In 1955, Sihanouk abdicated in favour of his father in order to be elected
Prime Minister. Upon his father's death in 1960, Sihanouk again became head of
state, taking the title of Prince. As the Vietnam War progressed, Sihanouk
adopted an official policy of neutrality in the Cold War until Cambodians began
to take sides, and ousted in 1970 by a military coup led by Prime Minister
General Lon Nol and Prince Sisowath Sirik Matak, while on a trip abroad. From
Beijing, Sihanouk realigned himself with the communist Khmer Rouge rebels who
had been slowly gaining territory in the remote mountain regions and urged his
followers to help in overthrowing the pro-United States government of Lon Nol,
hastening the onset of civil war.
In the years since the Vietnam War, something of a consensus has emerged on the
extent of US involvement in Cambodia.

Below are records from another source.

run A:
// ntt_bfu
module ntt_bfu
(
    input                   clk,
    input                   rstn,
    input  [14-1:0] in1,
    input  [14-1:0] in2,
    input  [14-1:0] gamma,
    input                   op,
    output [14-1:0] out1,
    output [14-1:0] out2
);
Size in the first run: about 3300 cells after synthesis, ~73 I/O pins, about 31000 µm² of cells after synthesis.
clock: 2.25 ns
lec_check: 0
abc_area: 1
cap_margin: 20
core_aspect_ratio: 0.5
core_margin: 2
core_utilization: 72
cts_cluster_diameter: 349
cts_cluster_size: 100
place_density: 0.38
setup_slack_margin: 0.34
slew_margin: 20
tns_end_percent: 10
run.sh (not shown) runs the stock make flow with config.mk's settings and CLKGATE_MAP_FILE=.
Seen in the log of run A: GRT-0228 during global routing, after which the run never completed.
Edits applied to the flow inputs when going from run A to run B:
# run A
export LEC_CHECK = 0
export ABC_AREA = 1
export CAP_MARGIN = 20
export CORE_ASPECT_RATIO = 0.5
export CORE_MARGIN = 2
export CORE_UTILIZATION = 72
export CTS_CLUSTER_DIAMETER = 349
export CTS_CLUSTER_SIZE = 100
export PLACE_DENSITY = 0.38
export SETUP_SLACK_MARGIN = 0.34
export SLEW_MARGIN = 20
export TNS_END_PERCENT = 10
create_clock -name core_clock -period 2.25 [get_ports {clk}]
# run B
export LEC_CHECK = 0
export CAP_MARGIN = 20
export CORE_MARGIN = 2
export CORE_UTILIZATION = 72
export CTS_CLUSTER_DIAMETER = 349
export CTS_CLUSTER_SIZE = 100
export PLACE_DENSITY = 0.38
export SLEW_MARGIN = 20
export TNS_END_PERCENT = 10
create_clock -name core_clock -period 2.25 [get_ports {clk}]
Notes after the runs:
Run B is listed as incomplete: the tool reported an error in global routing and the run ended there. Adder-cell share of the synthesized area, run B and run A, lower one = run A. Lower cell total in the yosys stat output among run B and run A: run B. Core area for run B: 1600 µm² down relative to run A. In the tables for run B and run A, sum of net half-perimeters after detailed placement reads higher with run A. Number of different library cells in the post-synthesis netlist was lower in run A than in run B. Of run B and run A, the higher die outline height belongs to run B. Where post-synth design cell area is concerned, run A is outperformed by run B. Compared with run A, run B shows a lower simple-gate portion of the synthesized area. Pre-CTS setup slack deteriorates in run B relative to run A. [run B] die footprint fell 3.5% relative to run A.
Changes in run C relative to run B:
# run B
export LEC_CHECK = 0
export CAP_MARGIN = 20
export CORE_MARGIN = 2
export CORE_UTILIZATION = 72
export CTS_CLUSTER_DIAMETER = 349
export CTS_CLUSTER_SIZE = 100
export PLACE_DENSITY = 0.38
export SLEW_MARGIN = 20
export TNS_END_PERCENT = 10
create_clock -name core_clock -period 2.25 [get_ports {clk}]
# run C
export LEC_CHECK = 0
export CAP_MARGIN = 20
export CORE_MARGIN = 2
export CORE_UTILIZATION = 72
export SETUP_SLACK_MARGIN = -0.39
export SLEW_MARGIN = 20
create_clock -name core_clock -period 5.89 [get_ports {clk}]
Results
- Final checks on run C, whose flow otherwise completed, came back failing, citing setup timing.
- Run C vs. run B: post-place setup slack +2.76 ns; half-perimeter wire length of the detailed placement result -14 mm; H-tree depth +1; synthesized-area fraction occupied by xor and xnor cells ~0 delta.
- As far as core area goes, run C and run B are indistinguishable; the numbers are identical.
- As far as post-synth area from yosys stat goes, run C and run B are indistinguishable; the numbers are identical.
--- input diff run C..run D ---
# run C
export LEC_CHECK = 0
export CAP_MARGIN = 20
export CORE_MARGIN = 2
export CORE_UTILIZATION = 72
export SETUP_SLACK_MARGIN = -0.39
export SLEW_MARGIN = 20
create_clock -name core_clock -period 5.89 [get_ports {clk}]
# run D
export LEC_CHECK = 0
export CAP_MARGIN = 20
export CORE_MARGIN = 2
export CORE_UTILIZATION = 26
export PLACE_DENSITY = 0.6
export SLEW_MARGIN = 20
create_clock -name core_clock -period 9.51 [get_ports {clk}]
Findings:
Layout checks on run C: not met. Flow itself completed; violations: setup timing.
Run D: no failed stages, no open violations at the end
Going from run C to run D, clock distribution area overhead in the final layout went up by 0.27 points, post-synthesis to final-layout area growth went down by 0.89 points.
Min final-layout clock buffer total across run D and run C: run D
--- input diff run D..run E ---
# run D
export LEC_CHECK = 0
export CAP_MARGIN = 20
export CORE_MARGIN = 2
export CORE_UTILIZATION = 26
export PLACE_DENSITY = 0.6
export SLEW_MARGIN = 20
create_clock -name core_clock -period 9.51 [get_ports {clk}]
# run E
export LEC_CHECK = 0
export CAP_MARGIN = 5
export CORE_MARGIN = 2
export CORE_UTILIZATION = 72
export CTS_CLUSTER_DIAMETER = 94
export PLACE_DENSITY = 0.6
export SLEW_MARGIN = 20
create_clock -name core_clock -period 5.59 [get_ports {clk}]
Summary of run D and run E: one run falls short of a clean finish, namely run E. Comparing run D and run E, HPWL reported at the end of detailed placement is higher on run E. Compared to run D, run E has total global-route track usage 25 points higher. Placement-stage cell area is higher on run E. Cmp run E vs run D: largest incremental delay on the critical path lower in run E. Against run D, final area in run E rose by a few percent. Run E against run D: worst hold slack has remained practically unchanged, growth of design area from synthesis to finish has increased, setup TNS has decreased, post-placement setup slack has decreased, tally of filler cells in the layout has decreased. For final cell count, dividing the value from run D by the value from run E gives 1.2.
#### Input delta (run F over run E)
# run E
export LEC_CHECK = 0
export CAP_MARGIN = 5
export CORE_MARGIN = 2
export CORE_UTILIZATION = 72
export CTS_CLUSTER_DIAMETER = 94
export PLACE_DENSITY = 0.6
export SLEW_MARGIN = 20
create_clock -name core_clock -period 5.59 [get_ports {clk}]
# run F
export LEC_CHECK = 0
export CAP_MARGIN = 20
export CORE_MARGIN = 2
export CORE_UTILIZATION = 72
export CTS_CLUSTER_DIAMETER = 125
export HOLD_SLACK_MARGIN = -0.09
export PLACE_DENSITY = 0.6
export SLEW_MARGIN = 20
create_clock -name core_clock -period 5.59 [get_ports {clk}]
Notes after the runs:
From run E to run F, number of vias in the routed layout did not move at all. Run E → run F: total non-filler cell area in the finished layout essentially unchanged; relative area change from synthesis to final layout held steady. Ran to the end and failed final checks on setup timing: run F. In terms of number of vias per cell after detailed routing, run F and run E differ only marginally. Comparing run E against run F, there is no change at all in chip area. Changes observed in run F relative to run E: core utilization closely matched the old numbers; number of nets at floorplan closely matched the old numbers; final RePlAce weighted congestion closely matched the old numbers; wire length on met3 closely matched the old numbers. Reported for run F and run E, number of ordinary and repair buffers in the finished layout turned out identical to the last digit. Run F -> run E: routed wire length flat.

The details are controversial, but the
narrative begins on March 18, 1969, when the United States launched the Menu
campaign. The joint US-South Vietnam ground offensive followed. For the next
three years, the United States continued with air strikes under Nixon's orders,
hitting deep inside Cambodia's borders, first to root out the Viet Cong
(VC)/North Vietnam Army (NVA) and later to protect the Lon Nol regime from
growing numbers of Cambodian Communist forces. Congress cut funding for the war
and imposed an end to the bombing on August 15, 1973, amid calls for Nixon's
impeachment for his deceit in escalating the campaign. Operation Menu, a series
of secret B-52 bombing raids by the United States on alleged Viet Cong bases
and supply routes inside Cambodia, was acknowledged after Lon Nol assumed
power; U.S. forces briefly invaded
Cambodia in a further effort to disrupt the Viet Cong. The bombing continued
and, as the Cambodian communists began gaining ground, eventually included
strikes on suspected Khmer Rouge sites until halted in 1973.

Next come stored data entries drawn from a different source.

== run A ==
## core
module core(input wire I_clk, 
    input wire I_reset,
    input wire I_irq_active,
    input wire MEM_ready,
    input wire[15:0] MEM_data_in, 
    input wire MEM_data_ready,
    output reg O_irq_ack,
    output reg MEM_exec, 
    output reg MEM_write,
    output reg[1:0] MEM_size, 
    output reg[15:0] MEM_addr, 
    output reg[15:0] MEM_data_out);
     localparam ADD     = 4'b0000;
    localparam SUB     = 4'b0001;
    localparam OR      = 4'b0010;
    localparam AND     = 4'b0011;
    localparam XOR     = 4'b0100;
    localparam NOT     = 4'b0101;
    localparam READ    = 4'b0110;
    localparam WRITE   = 4'b0111;
    localparam LOAD    = 4'b1000;
    localparam CMP     = 4'b1001;
    localparam SHIFT   = 4'b1010;
    localparam JMP     = 4'b1011;
    localparam JMPC    = 4'b1100;
    localparam SPECIAL = 4'b1101;
    localparam STACK   = 4'b1110;
     localparam FETCH         = 10'b0000000001;
    localparam DECODE        = 10'b0000000010;
    localparam REG_READ      = 10'b0000000100;
    localparam EXEC          = 10'b0000001000;
    localparam STORE         = 10'b0000010000;
    localparam REG_WRITE     = 10'b0000100000;
    localparam FETCH_IRQ_NUM = 10'b0001000000;
    localparam SAVE_PC       = 10'b0010000000;
    localparam ENTER_ISR     = 10'b0100000000;
    localparam DECREMENT_SP  = 10'b1000000000;
     localparam MEM_NOP   = 2'b00;
    localparam MEM_READ  = 2'b01;
    localparam MEM_WRITE = 2'b10;
    localparam RAM_SIZE  = 16'h8000;
    localparam APP       = 16'h0064;
    localparam TIMER1_COUNT         = RAM_SIZE - 10;
    localparam TIMER_ENABLE         = RAM_SIZE - 9;
    localparam UART_1_RW            = RAM_SIZE - 2;
    localparam UART_1_RX_DATA_READY = RAM_SIZE - 1;
    localparam UART_1_TX_READY      = RAM_SIZE;
localparam PUSH_PC_INSTRUCTION = {STACK, 4'b1110, {3{1'b1}}, 5'b00001};
reg alu_enable, decoder_enable, register_enable, pc_enable, mem_enable;
wire push_pc;
reg write_rD, pc_write, mem_write;
wire alu_pc_write, mem_ready, mem_execute, mem_data_ready, alu_write_rD, mode, irq_ack, alu_irq_enable;
wire[1:0] rD_write_pos;
reg[1:0] memory_mode, memory_size, alu_memory_size;
reg[2:0] reg_rD_select, rD_select, rA_select, rB_select;
reg[3:0] opcode;
reg[7:0] immediate;
  ...
Settings: LEC_CHECK=0, CAP_MARGIN=10, CELL_PAD_IN_SITES_DETAIL_PLACEMENT=2, CORE_ASPECT_RATIO=0.58, CORE_MARGIN=8, CORE_UTILIZATION=25, CTS_CLUSTER_DIAMETER=158, CTS_CLUSTER_SIZE=93, GPL_ROUTABILITY_DRIVEN=0, GPL_TIMING_DRIVEN=0, HOLD_SLACK_MARGIN=0.08, MAX_ROUTING_LAYER=met4, MIN_ROUTING_LAYER=met2, PLACE_DENSITY_LB_ADDON=0.14, SETUP_SLACK_MARGIN=0.79, SLEW_MARGIN=20; clock period 9.81 ns.
run.sh (not shown) runs the stock make flow with config.mk's settings and CLKGATE_MAP_FILE=.
FAIL run A @ 5_1_grt: tool exited with error
Input-level comparison between run B and run A:
- GPL_ROUTABILITY_DRIVEN: 0 -> 1
- SETUP_SLACK_MARGIN: 0.79 -> unset
- CELL_PAD_IN_SITES_DETAIL_PLACEMENT: 2 -> unset
- CORE_MARGIN: 8 -> 2
- CTS_CLUSTER_DIAMETER: 158 -> unset
- MAX_ROUTING_LAYER: met4 -> unset
- CORE_ASPECT_RATIO: 0.58 -> unset
- CAP_MARGIN: 10 -> 20
- HOLD_SLACK_MARGIN: 0.08 -> unset
- PLACE_DENSITY_LB_ADDON: 0.14 -> 0.07
- CTS_CLUSTER_SIZE: 93 -> unset
- CORE_UTILIZATION: 25 -> 48
- the clock period (ns, I/O delays scaled along): 9.81 -> 4.24
Run B: GRT-0116 in 5_1_grt -> run aborted. | number of post-CTS setup repair buffers | lower: run A |. Area of placed instances in run B is 870 µm² below run A. Comparing run B against run A, there is no change at all in multiplexer fraction of the synthesized cell area. Between run A and run B, area of the core decreased. Run B -> run A: buffer levels on the longest clock path delta 0, exact match. Delta (run B minus run A): synthesized-area fraction occupied by adder cells level; area of the die moved down; die span in x moved down.
[inputs] run C vs run B
- GPL_TIMING_DRIVEN: 0 -> unset
- SETUP_SLACK_MARGIN: unset -> -0.5
- CORE_UTILIZATION: 48 -> 66
- GPL_ROUTABILITY_DRIVEN: 1 -> unset
- MIN_ROUTING_LAYER: met2 -> unset
- PLACE_DENSITY_LB_ADDON: 0.07 -> unset
- the clock period (ns, I/O delays scaled along): 4.24 -> 5.19
The flow for run C finished, though final verification flagged setup timing.
Relative to run B, the cell resize tally after clock tree synthesis of run C is lower by 68.
Run C vs. run B: count of state elements after synthesis held steady; synthesized netlist cell count held steady; initial core utilization grew by 18 points; simple-gate share of the synthesized area held steady.
For height of the die, dividing the value from run B by the value from run C gives 1.17.
Compared with run B, run C shows a lower width of the die.
Modified inputs, run D compared to run C
- CTS_CLUSTER_SIZE now 42, previously not set
- CTS_CLUSTER_DIAMETER now 211, previously not set
- CORE_UTILIZATION now 65, was 66
- SETUP_SLACK_MARGIN now 0.97, was -0.5
- the clock period (ns, I/O delays scaled along) now 3.22, was 5.19
### Flow results
Run D: it failed with a tool error in 5_1_grt, so there are no final results.
Per the comparison of run D with run C, post-cts resize count picked up an extra 485; total clock buffers created by CTS lost 19.
Higher area after detailed placement among run C and run D: run D
Die size deteriorates in run D relative to run C.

Some two million Cambodians were made refugees by the bombing and fighting and
fled to Phnom Penh. Estimates of the number of Cambodians killed during the
bombing campaigns vary widely. Views of the effects of the bombing also vary
widely. The US Seventh Air Force argued that the bombing prevented the fall of
Phnom Penh in 1973 by killing 16,000 of 25,500 Khmer Rouge fighters besieging
the city. Journalist William Shawcross and Cambodia specialists Milton Osborne,
David P. Chandler and Ben Kiernan argued that the bombing drove peasants to
join the Khmer Rouge. Chandler writes that the bombing provided "the
psychological ingredients of a violent, vengeful and unrelenting social
revolution." Cambodia specialist Craig Etcheson argued that it is "untenable"

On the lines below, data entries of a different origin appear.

// top
module top(
    input rst, clk,
    input [11:0] ar, ai, br, bi,
    output [23:0] Pi, Pr
);
clock: 5.16 ns
lec_check: 0
cap_margin: 20
cell_pad_in_sites_detail_placement: 2
cell_pad_in_sites_global_placement: 3
core_margin: 4
core_utilization: 40
gpl_timing_driven: 0
hold_slack_margin: 0.19
min_routing_layer: met1
place_density: 0.76
slew_margin: 35
run.sh (not shown) runs the stock make flow with config.mk's settings and CLKGATE_MAP_FILE=.
The starting point ran to the end with violations: negative setup slack.
==> next run, changes <==
- CAP_MARGIN: 20 -> 40
- CELL_PAD_IN_SITES_DETAIL_PLACEMENT: 2 -> default
- CELL_PAD_IN_SITES_GLOBAL_PLACEMENT: 3 -> default
- CORE_MARGIN: 4 -> 2
- CORE_UTILIZATION: 40 -> 72
- GPL_TIMING_DRIVEN: 0 -> default
- HOLD_SLACK_MARGIN: 0.19 -> default
- MIN_ROUTING_LAYER: met1 -> default
- PLACE_DENSITY: 0.76 -> default
- SLEW_MARGIN: 35 -> 20
- clock period: 5.16 -> 3.75 ns (I/O delays scaled with it)
Now the flow never finished: it broke off in 4_1_cts.
Synthesized area stays the same.
Die area shrinks by 46%.
Synthesized cell count stays the same.

run A:
The RTL this note starts from:
==> flow/design.v <==
module control_unit(
    input clk, rst,
    output reg a_sel, b_sel, PP1_CE, PP2_CE, add, PR_CE, PI_CE
);
    parameter S1 = 3'b001,
              S2 = 3'b010,
              S3 = 3'b011,
              S4 = 3'b100,
              S5 = 3'b101;
    reg [2:0] state, next;
    always @(posedge clk or posedge rst) begin
        if (rst)
            state <= S1;
        else
            state <= next;
    end
    always @(*) begin
        next = S1;
        PP1_CE = 0;
        PP2_CE = 0;
        add = 0;
        PR_CE = 0;
        PI_CE = 0;
        a_sel = 0;
        b_sel = 0;
        case (state) 
            S1: begin
					if(!rst)
                next = S2;
                PP1_CE = 1;
            end
            S2: begin
                next = S3;
                a_sel = 1;
                b_sel = 1;					 
                PP2_CE = 1;
            end
            S3: begin
                next = S4;
                b_sel = 1;
                PP1_CE = 1;					
                add = 1;
                PR_CE = 1;
            end
            S4: begin
                next = S5;
                a_sel = 1;
                PP2_CE = 1;
            end
            S5: begin
                next = S1;
                PI_CE = 1;
            end
        endcase
    end
endmodule
module datapath(
    input clk, rst,
    input a_sel, b_sel, PP1_CE, PP2_CE, add, PR_CE, PI_CE,
    input [11:0] ar, ai, br, bi,
    output reg [23:0] Pr, Pi
);
    wire [11:0] a_mux, b_mux;
    reg [23:0] PP1, PP2, PPs;
    wire [23:0] pro;
    assign a_mux = a_sel ? ai : ar;
    assign b_mux = b_sel ? bi : br;
    assign pro = a_mux * b_mux;  
    always @(posedge clk or posedge rst) begin
        if (rst) begin
            PP1 <= 0;
            PP2 <= 0;
        end else begin
            if (PP1_CE) 
                PP1 <= pro;
            if (PP2_CE) 
                PP2 <= pro;
        end
    end
    always @(*) begin
        if (!add)
            PPs = PP1 + PP2;
        else
            PPs = PP1 - PP2;
    end
    always @(posedge clk or posedge rst) begin
        if (rst) begin
            Pr <= 0;
            Pi <= 0;
        end else begin
            if (PR_CE) 
                Pr <= PPs;
            if (PI_CE) 
                Pi <= PPs;
        end
    end
endmodule
module top(
    input rst, clk,
    input [11:0] ar, ai, br, bi,
    output [23:0] Pi, Pr
);
    wire PP1_CE, PP2_CE, a_sel, b_sel, add, PI_CE, PR_CE;
    control_unit uut1(
        .clk(clk),
        .rst(rst),
        .a_sel(a_sel),
        .b_sel(b_sel),
        .PP1_CE(PP1_CE),
        .PP2_CE(PP2_CE),
        .add(add),
        .PR_CE(PR_CE),
        .PI_CE(PI_CE)
    );
    datapath uut2(
        .clk(clk),
        .rst(rst),
        .a_sel(a_sel),
        .b_sel(b_sel),
        .PP1_CE(PP1_CE),
        .PP2_CE(PP2_CE),
        .add(add),
        .PR_CE(PR_CE),
        .PI_CE(PI_CE),
        .ar(ar),
        .ai(ai),
        .br(br),
        .bi(bi),
        .Pr(Pr),
        .Pi(Pi)
    );
endmodule
clock: 2.21 ns
lec_check: 0
abc_area: 1
cap_margin: 20
cell_pad_in_sites_global_placement: 0
core_aspect_ratio: 0.89
core_margin: 2
core_utilization: 72
cts_cluster_diameter: 102
cts_cluster_size: 15
gpl_routability_driven: 0
place_density_lb_addon: 0.02
setup_slack_margin: 0.33
slew_margin: 20
tns_end_percent: 55
Run A: it failed with a tool error in clock tree synthesis, so there are no final results.
Relative to run A, the following input files were edited for run B:
- clearing ABC_AREA, which used to be 1
- clearing TNS_END_PERCENT, which used to be 55
- clearing CTS_CLUSTER_SIZE, which used to be 15
- clearing PLACE_DENSITY_LB_ADDON, which used to be 0.02
- clearing CORE_ASPECT_RATIO, which used to be 0.89
- clearing GPL_ROUTABILITY_DRIVEN, which used to be 0
- swapping 72 for 17 in CORE_UTILIZATION
- clearing SETUP_SLACK_MARGIN, which used to be 0.33
- clearing CELL_PAD_IN_SITES_GLOBAL_PLACEMENT, which used to be 0
- clearing CTS_CLUSTER_DIAMETER, which used to be 102
- swapping 2.21 for 7.64 in the clock period (ns, I/O delays scaled along)
- Higher share of synthesized cell area in full adder, half adder and majority cells goes to run B over run A.
- Delta (run B minus run A): cell count after placement increased 60; core outline area increased 300%.
- The multiplexer fraction of the synthesized cell area number comes out higher for run B vs run A.
- Run A has lower count of cell types in the netlist than run B.
- Between run B and run A, the difference in count of library flops with an enable pin is negligible.
- As far as number of register bits inferred by synthesis goes, run B and run A are indistinguishable; the numbers are identical.
- Area fraction in and, or, nand and nor cells, run B and run A: larger value in run A
- Run B finished every stage and its layout cleared the timing, DRC and antenna checks.
- Per the comparison of run B with run A, synthesized cell count moved down, area of the chip moved up, floorplan die height moved up.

to assert that the Khmer Rouge would not have won but for US intervention, and
that while the bombing did help Khmer Rouge recruitment, they "would have won
anyway."
As the war ended, a draft US AID report observed that the country faced famine
in 1975, with 75% of its draft animals destroyed by the war, and that rice
planting for the next harvest would have to be done "by the hard labor of
seriously malnourished people." The report predicted that without large-scale
external food and equipment assistance there will be widespread starvation
between now and next February... Slave labor and starvation rations for half
the nation's people (probably heaviest among those who supported the republic)
will be a cruel necessity for this year, and general deprivation and suffering
will stretch over the next two or three years before Cambodia can get back to
rice self-sufficiency.
The Khmer Rouge reached Phnom Penh and took power in 1975, changing the
official name of the country to Democratic Kampuchea, led by Pol Pot. The
Regime, heavily influenced and backed by China, immediately evacuated the
cities and sent the entire population on forced marches to rural work projects.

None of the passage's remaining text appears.